■ Exercise goal
What lines in the records below mention "endpoints"? List them all.

■ Input data
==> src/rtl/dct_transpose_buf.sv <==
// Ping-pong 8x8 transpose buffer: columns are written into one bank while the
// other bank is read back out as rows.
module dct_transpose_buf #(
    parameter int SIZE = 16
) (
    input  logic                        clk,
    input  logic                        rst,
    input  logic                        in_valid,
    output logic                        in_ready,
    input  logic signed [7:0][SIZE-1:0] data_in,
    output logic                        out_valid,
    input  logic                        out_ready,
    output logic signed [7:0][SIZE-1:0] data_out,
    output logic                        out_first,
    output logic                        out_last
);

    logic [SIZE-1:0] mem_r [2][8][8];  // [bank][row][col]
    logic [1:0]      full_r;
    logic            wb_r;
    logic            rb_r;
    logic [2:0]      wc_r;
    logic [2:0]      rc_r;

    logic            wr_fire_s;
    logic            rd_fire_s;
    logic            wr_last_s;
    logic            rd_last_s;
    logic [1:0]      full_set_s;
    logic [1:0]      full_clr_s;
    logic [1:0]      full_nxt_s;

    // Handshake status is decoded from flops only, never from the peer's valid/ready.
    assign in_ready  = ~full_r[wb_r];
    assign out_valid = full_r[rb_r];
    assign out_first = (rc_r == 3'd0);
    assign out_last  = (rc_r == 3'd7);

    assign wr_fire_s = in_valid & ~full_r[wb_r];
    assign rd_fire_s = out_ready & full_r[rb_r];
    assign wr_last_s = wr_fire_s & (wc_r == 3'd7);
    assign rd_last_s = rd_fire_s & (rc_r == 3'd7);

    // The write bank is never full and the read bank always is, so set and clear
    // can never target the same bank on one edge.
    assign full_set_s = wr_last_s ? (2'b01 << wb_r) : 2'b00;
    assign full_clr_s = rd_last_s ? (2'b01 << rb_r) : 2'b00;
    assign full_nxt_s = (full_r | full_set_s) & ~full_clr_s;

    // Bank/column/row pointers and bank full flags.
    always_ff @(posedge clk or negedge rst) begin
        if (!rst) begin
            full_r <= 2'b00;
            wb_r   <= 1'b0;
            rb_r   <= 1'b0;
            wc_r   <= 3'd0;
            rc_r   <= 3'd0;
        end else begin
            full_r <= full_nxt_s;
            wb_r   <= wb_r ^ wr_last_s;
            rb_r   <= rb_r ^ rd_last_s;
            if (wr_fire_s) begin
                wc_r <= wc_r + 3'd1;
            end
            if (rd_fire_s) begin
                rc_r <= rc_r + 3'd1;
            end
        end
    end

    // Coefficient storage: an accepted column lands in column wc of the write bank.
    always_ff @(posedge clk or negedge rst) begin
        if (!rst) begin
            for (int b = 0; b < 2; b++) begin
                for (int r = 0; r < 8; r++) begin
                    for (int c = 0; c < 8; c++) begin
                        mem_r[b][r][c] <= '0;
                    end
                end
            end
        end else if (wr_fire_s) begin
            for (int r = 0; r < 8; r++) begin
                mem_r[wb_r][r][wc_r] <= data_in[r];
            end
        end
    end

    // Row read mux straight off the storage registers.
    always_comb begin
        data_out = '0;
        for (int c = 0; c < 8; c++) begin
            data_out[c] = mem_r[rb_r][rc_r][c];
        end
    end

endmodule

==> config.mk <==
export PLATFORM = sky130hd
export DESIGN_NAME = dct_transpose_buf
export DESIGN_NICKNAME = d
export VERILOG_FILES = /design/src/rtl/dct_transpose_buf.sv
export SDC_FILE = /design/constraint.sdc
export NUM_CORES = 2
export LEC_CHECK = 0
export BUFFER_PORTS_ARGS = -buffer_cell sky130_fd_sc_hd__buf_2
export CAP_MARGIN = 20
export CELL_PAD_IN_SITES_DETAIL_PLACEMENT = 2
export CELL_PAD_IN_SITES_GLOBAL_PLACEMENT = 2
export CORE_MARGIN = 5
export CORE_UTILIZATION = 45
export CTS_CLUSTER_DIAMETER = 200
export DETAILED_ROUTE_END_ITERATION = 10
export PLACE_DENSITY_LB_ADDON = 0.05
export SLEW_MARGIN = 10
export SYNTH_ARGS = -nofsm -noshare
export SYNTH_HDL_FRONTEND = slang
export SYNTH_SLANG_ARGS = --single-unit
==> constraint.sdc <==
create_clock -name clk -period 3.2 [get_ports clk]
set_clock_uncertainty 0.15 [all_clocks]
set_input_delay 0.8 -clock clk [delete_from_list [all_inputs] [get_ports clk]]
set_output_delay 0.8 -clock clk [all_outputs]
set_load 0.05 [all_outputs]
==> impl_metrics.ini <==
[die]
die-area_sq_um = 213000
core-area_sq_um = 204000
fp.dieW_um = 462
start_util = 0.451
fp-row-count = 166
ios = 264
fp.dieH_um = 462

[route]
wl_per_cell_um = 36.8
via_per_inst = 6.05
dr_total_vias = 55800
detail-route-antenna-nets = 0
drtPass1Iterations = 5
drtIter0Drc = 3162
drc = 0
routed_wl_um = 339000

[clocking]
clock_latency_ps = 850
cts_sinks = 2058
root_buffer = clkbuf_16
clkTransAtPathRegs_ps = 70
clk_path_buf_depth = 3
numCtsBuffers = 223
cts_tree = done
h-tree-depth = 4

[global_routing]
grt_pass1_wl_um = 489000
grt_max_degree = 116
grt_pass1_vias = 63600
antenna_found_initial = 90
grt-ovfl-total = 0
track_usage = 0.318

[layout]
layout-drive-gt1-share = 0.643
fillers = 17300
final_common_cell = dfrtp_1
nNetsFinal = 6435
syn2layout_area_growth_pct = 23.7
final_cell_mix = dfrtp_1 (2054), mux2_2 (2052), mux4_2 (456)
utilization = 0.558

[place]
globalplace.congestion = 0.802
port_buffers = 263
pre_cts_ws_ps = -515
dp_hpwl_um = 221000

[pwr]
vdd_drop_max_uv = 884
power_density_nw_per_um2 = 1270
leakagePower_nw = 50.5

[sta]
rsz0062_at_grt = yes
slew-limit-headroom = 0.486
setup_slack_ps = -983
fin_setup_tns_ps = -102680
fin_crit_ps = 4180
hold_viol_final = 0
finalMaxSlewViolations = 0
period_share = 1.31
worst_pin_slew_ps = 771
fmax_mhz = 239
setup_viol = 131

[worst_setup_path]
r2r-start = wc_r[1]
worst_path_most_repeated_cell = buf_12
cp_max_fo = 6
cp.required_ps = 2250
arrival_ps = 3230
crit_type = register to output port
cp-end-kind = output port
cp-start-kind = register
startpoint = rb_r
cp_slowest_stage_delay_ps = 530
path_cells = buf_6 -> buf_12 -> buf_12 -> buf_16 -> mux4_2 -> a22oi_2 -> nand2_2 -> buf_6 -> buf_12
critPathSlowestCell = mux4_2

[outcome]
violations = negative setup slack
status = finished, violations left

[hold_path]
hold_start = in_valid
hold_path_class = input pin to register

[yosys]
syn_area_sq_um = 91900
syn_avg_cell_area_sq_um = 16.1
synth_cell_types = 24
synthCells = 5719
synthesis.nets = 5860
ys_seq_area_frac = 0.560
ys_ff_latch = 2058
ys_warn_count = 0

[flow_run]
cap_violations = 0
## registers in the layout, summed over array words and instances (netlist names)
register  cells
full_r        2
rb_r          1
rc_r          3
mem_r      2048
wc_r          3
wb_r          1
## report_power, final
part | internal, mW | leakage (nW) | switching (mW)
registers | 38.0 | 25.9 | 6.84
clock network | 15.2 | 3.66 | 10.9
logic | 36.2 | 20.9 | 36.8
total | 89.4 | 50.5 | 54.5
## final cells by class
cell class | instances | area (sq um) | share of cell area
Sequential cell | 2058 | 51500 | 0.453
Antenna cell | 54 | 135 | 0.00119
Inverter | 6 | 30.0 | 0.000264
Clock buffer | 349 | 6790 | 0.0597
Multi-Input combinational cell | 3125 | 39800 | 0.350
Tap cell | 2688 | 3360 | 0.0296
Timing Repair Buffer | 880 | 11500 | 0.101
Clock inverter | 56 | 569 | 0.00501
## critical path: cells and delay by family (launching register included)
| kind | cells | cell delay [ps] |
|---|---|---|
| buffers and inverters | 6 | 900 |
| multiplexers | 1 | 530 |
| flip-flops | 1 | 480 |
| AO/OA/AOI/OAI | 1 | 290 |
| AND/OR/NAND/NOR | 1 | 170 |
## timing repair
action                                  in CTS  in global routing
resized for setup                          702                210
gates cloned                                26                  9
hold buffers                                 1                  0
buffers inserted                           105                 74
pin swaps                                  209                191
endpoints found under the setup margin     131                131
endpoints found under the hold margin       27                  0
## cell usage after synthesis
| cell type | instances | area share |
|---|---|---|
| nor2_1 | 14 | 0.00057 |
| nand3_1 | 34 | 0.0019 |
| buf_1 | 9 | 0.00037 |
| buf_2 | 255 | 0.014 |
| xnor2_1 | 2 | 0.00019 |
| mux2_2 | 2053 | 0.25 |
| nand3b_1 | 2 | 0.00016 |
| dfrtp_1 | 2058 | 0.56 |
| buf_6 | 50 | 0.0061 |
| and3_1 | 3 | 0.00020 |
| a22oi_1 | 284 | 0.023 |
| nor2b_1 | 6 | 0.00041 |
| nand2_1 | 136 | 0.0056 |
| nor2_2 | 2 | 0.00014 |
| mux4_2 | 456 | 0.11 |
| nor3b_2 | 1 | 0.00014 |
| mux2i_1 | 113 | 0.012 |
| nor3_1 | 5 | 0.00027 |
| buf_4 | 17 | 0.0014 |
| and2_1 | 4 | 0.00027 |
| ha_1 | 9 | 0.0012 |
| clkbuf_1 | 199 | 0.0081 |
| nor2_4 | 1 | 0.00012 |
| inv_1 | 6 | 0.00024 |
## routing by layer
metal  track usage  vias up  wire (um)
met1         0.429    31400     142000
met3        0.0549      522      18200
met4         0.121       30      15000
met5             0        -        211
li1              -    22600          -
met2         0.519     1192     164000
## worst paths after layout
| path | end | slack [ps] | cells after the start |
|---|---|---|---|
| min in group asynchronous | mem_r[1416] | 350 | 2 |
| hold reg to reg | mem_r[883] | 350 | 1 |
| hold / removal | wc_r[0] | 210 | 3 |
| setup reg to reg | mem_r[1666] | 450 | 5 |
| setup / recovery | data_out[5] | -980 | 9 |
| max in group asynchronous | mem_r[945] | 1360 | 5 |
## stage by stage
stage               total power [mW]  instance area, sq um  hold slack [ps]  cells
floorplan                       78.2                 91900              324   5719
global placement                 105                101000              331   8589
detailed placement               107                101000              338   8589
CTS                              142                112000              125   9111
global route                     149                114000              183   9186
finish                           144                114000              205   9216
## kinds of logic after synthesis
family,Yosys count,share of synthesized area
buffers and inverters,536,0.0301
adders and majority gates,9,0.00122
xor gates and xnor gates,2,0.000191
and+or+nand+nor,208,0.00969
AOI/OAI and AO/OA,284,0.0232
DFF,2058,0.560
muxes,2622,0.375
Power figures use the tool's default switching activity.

■ Output
endpoints found under the setup margin     131                131
endpoints found under the hold margin       27                  0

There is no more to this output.